Wow, Heidi Kling's writing is POWERFUL.
I swear, I just keep finding books that I'm falling in love with. There's one for certain way to win me over completely with a book, and that is to make me cry. Now, I won't lie, I am a sap when it comes to books. But when you make me cry three times? Especially at least once in happiness? You got me; I'm hooked and forever yours. Sea was one of these books.
The story starts out the morning of Sienna's (no longer Sea, since the death of her mother) fifteenth birthday. As if she wasn't already freaked out by her reoccuring nightmares, she quickly learns that her dad has gotten her a plane ticket to Indonesia to help out with the PTSD of tsunami survivor orphans. The twist on this situation is that Sienna's mother's plane dissapeared over the ocean three years earlier, and she is deathly afraid to agree and ride the plane to Indo.
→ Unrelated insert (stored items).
Context: an optimization exercise on an open-source flow, tuned for small area and a short achievable clock period. The choices shown serve that exercise and are no tape-out recipe. Function was checked by simulation only, so behaviour that the tests miss may differ from the original. No activity file was given, so power comes from the tool's default toggle rates.

## postadd_top
module postadd_top (
    input  logic                      clk,
    input  logic                      rstn,
    input  logic [64-1:0]    in_val,
    input  logic [4-1:0]    in_carry,
    input  logic [2:0]                mode1,
    input  logic [2:0]                mode2,
    input  logic [2:0]                mode3,
    input  logic [1:0]                addr2,
    input  logic [1:0]                addr3,
    input  logic [1:0]                outsel,
    output logic [72-1:0]   result
);
    localparam int RW = 72;
    localparam int IW = 66;                
    localparam int NL = 3;                 
    localparam int LW = RW / NL;           
    localparam int NB = NL - 1;            
    localparam int SW = RW + 2 * NB;       
    localparam logic [RW-1:0] MOD = RW'(64'hFFFF_FFFF_FFFF_FFC5);
    logic [IW-1:0] op_sum;
    assign op_sum[15:0] = in_val[15:0];
    logic [3:0] cy;                      
    assign cy[0] = 1'b0;
    for (genvar j = 1; j < 4; j++) begin : g_blk
        logic [15:0] v, ones0, ones1, inc1, inc2, s0, s1;
        logic        all1, all1h, co_c, co_nc;
        assign v = in_val[16*j +: 16];
        pa_andpfx16 u_o0 (.v(v), .p(ones0));
        pa_andpfx16 u_o1 (.v({v[15:1], 1'b1}), .p(ones1));
        assign inc1  = v ^ {ones0[14:0], 1'b1};
        assign inc2  = v ^ {ones1[14:1], 2'b10};
        assign all1  = ones0[15];
        assign all1h = ones1[15];
        assign s0 = in_carry[j-1] ? inc1 : v;
  ...
Size: ~6100 cells after synthesis, roughly 160 I/O pins, ~0.057 sq mm of cells after synthesis.
export LEC_CHECK = 0
export CAP_MARGIN = 20
export CORE_MARGIN = 2
export CORE_UTILIZATION = 60
export SETUP_SLACK_MARGIN = 4.0
export SLEW_MARGIN = 20
export SYNTH_HIERARCHICAL = 1
export SYNTH_MINIMUM_KEEP_SIZE = 0
create_clock -name core_clock -period 7.0 [get_ports {clk}]
standard.sh (not shown) runs the stock make flow with config.mk's settings and CLKGATE_MAP_FILE= SYNTH_SCRIPT=/design/flow/synth_recipe.tcl, a recipe that flattens the netlist after the stock synthesis.
==> flow/flow/run.sh <==
#!/bin/bash
# The standard layout (standard.sh, unchanged synthesis and steps), except
# that the input and output port buffers are buf_4 cells, which timing repair
# can then size, instead of the delay cells buffer_ports picks by default.
set -euo pipefail
cd "$(dirname "$0")/.."
export BUFFER_PORTS_ARGS="-buffer_cell sky130_fd_sc_hd__buf_4"
bash standard.sh > standard.log 2>&1
Rerun with:
Settings changed: CORE_UTILIZATION 60 to 70, CTS_CLUSTER_DIAMETER from default to 60, CTS_CLUSTER_SIZE from default to 30.
After rerunning:
- The changed run finished clean
- wire length fell by 3.8%
- count of clock-buffer cells in the layout goes down by 65
- total power shrinks by 6.0%
- global-route usage goes up by 3.9 points
- die area drops by 14%
- design area is lower by 4.2%
Rerun with:
Settings changed: CTS_CLUSTER_DIAMETER 60 to default, CTS_CLUSTER_SIZE 30 to default.
The new run completed without violations.
Clock power rose by 17%.
Utilization rose by 2.1 points.
Critical path depth rose by 1.
Cell area rose by 2.5%.
Area after synthesis is unchanged.
Worst setup slack is worse by 0.087 ns.
Non-clock buffer count rose by 44.
Rerun with:
Settings changed: CORE_UTILIZATION 70 to 60, CTS_CLUSTER_DIAMETER from default to 60, CTS_CLUSTER_SIZE from default to 30.
=> Synthesized cell count does not change; core utilization shrinks by 12 points; sequential share of layout area shrinks by 0.25 points; design area grows by 0.64%; hold slack gains 0.0051 ns; setup slack gains 0.18 ns; clock-buffer cell count shrinks by 55; global-route usage shrinks by 4.4 points; via count shrinks by 4.5%; wire length shrinks by about 1.5%; die area grows by 16%.

---

Another version of the RTL of postadd_top (not shown whole).
Size in the first run: roughly 160 I/O pins.
clock: 7.0 ns
lec_check: 0
cap_margin: 20
core_margin: 2
core_utilization: 60
cts_cluster_diameter: 60
cts_cluster_size: 30
setup_slack_margin: 4.2
slew_margin: 20
synth_hierarchical: 1
synth_minimum_keep_size: 0
Scripts as last shown in full above: flow/flow/run.sh
The starting point finished with timing, DRC and antenna clean.
Edit:
Settings changed: CORE_UTILIZATION 60 to 70, SETUP_SLACK_MARGIN 4.2 to 4.0.
Outcome: Worst setup slack gets worse by 0.078 ns. Sequential share of layout area rose by 2.1 points. Global-route usage rose by 4.8 points. Cell count came out lower by 4.4%. Flip-flop and latch count is unchanged.

## static timing again, ports no longer ideal
How much do the figures lean on ideal ports? The routed layouts below were timed once more, with nothing changed but the port constraints. Step 1, drivers: a clkbuf_16 drives clk and a buf_2 each remaining input, both assumed. Step 2, shift: input delay + t, output delay - t, t = (earliest + latest rising clock arrival at the registers) / 2. This alone moves slack from input paths to output paths. Three values: ideal ports, drivers, drivers and shift; two values: the first two.
run	t, ns	slack for setup (ns)	hold slack, ns	latest minus earliest clock arrival (ns)
the first run of note 1	0.756	3.892 / 3.892 / 3.317	0.326 / 0.326 / 0.326	0.034 / 0.033
the second run of note 1	0.724	3.857 / 3.857 / 3.240	0.330 / 0.330 / 0.330	0.043 / 0.043
the third run of note 1	0.738	3.770 / 3.770 / 3.281	0.326 / 0.326 / 0.326	0.024 / 0.024
the fourth run of note 1	0.743	3.954 / 3.954 / 3.335	0.331 / 0.331 / 0.331	0.043 / 0.042
the first run of note 2	0.772	3.977 / 3.977 / 3.323	0.324 / 0.324 / 0.324	0.043 / 0.043
the second run of note 2	0.720	3.898 / 3.898 / 3.330	0.336 / 0.336 / 0.336	0.053 / 0.052
After both steps every run listed still meets setup and hold. The setup slack of the first run of note 2, which loses most, moves by 0.000 ns with the drivers and by -0.654 ns with both steps.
This, starting off, was slightly slow for me. I was hoping for a slightly more exciting entrance into the story. However, I was seriously fast at getting over this when I realized that the story is very real. Sienna is sad and confused, she never found out what exactly happened to her mother, she still has friends, but feels a tad lost; Spider, her sort-of ex-crush is suddenly there again. And she wants to help the kids, but planes now scare the crap out of her. But of course she goes, and the trip just reinforces her total fear of flight. Sienna starts off rough, that's for dang sure.
The real story starts, though, when we get to the orphanage. She and Team Hope--consisting of Sienna, her dad, uncle and Vera, her current enemy after going to her in therapy, and the flirting she does with Sienna's father--are thrown into the post-lives of Indonesian tsunami orphans. I found all of this amazing and sweet. Everything was explained in the simplest, but most beautiful detail. The customs and story of the children are sad and happy and amazing. Sienna was originally sent along in the first place to help the younger girls deal with all the stuff going on around them, and it was awesome seeing our quiet main character start to grow into herself with the kids.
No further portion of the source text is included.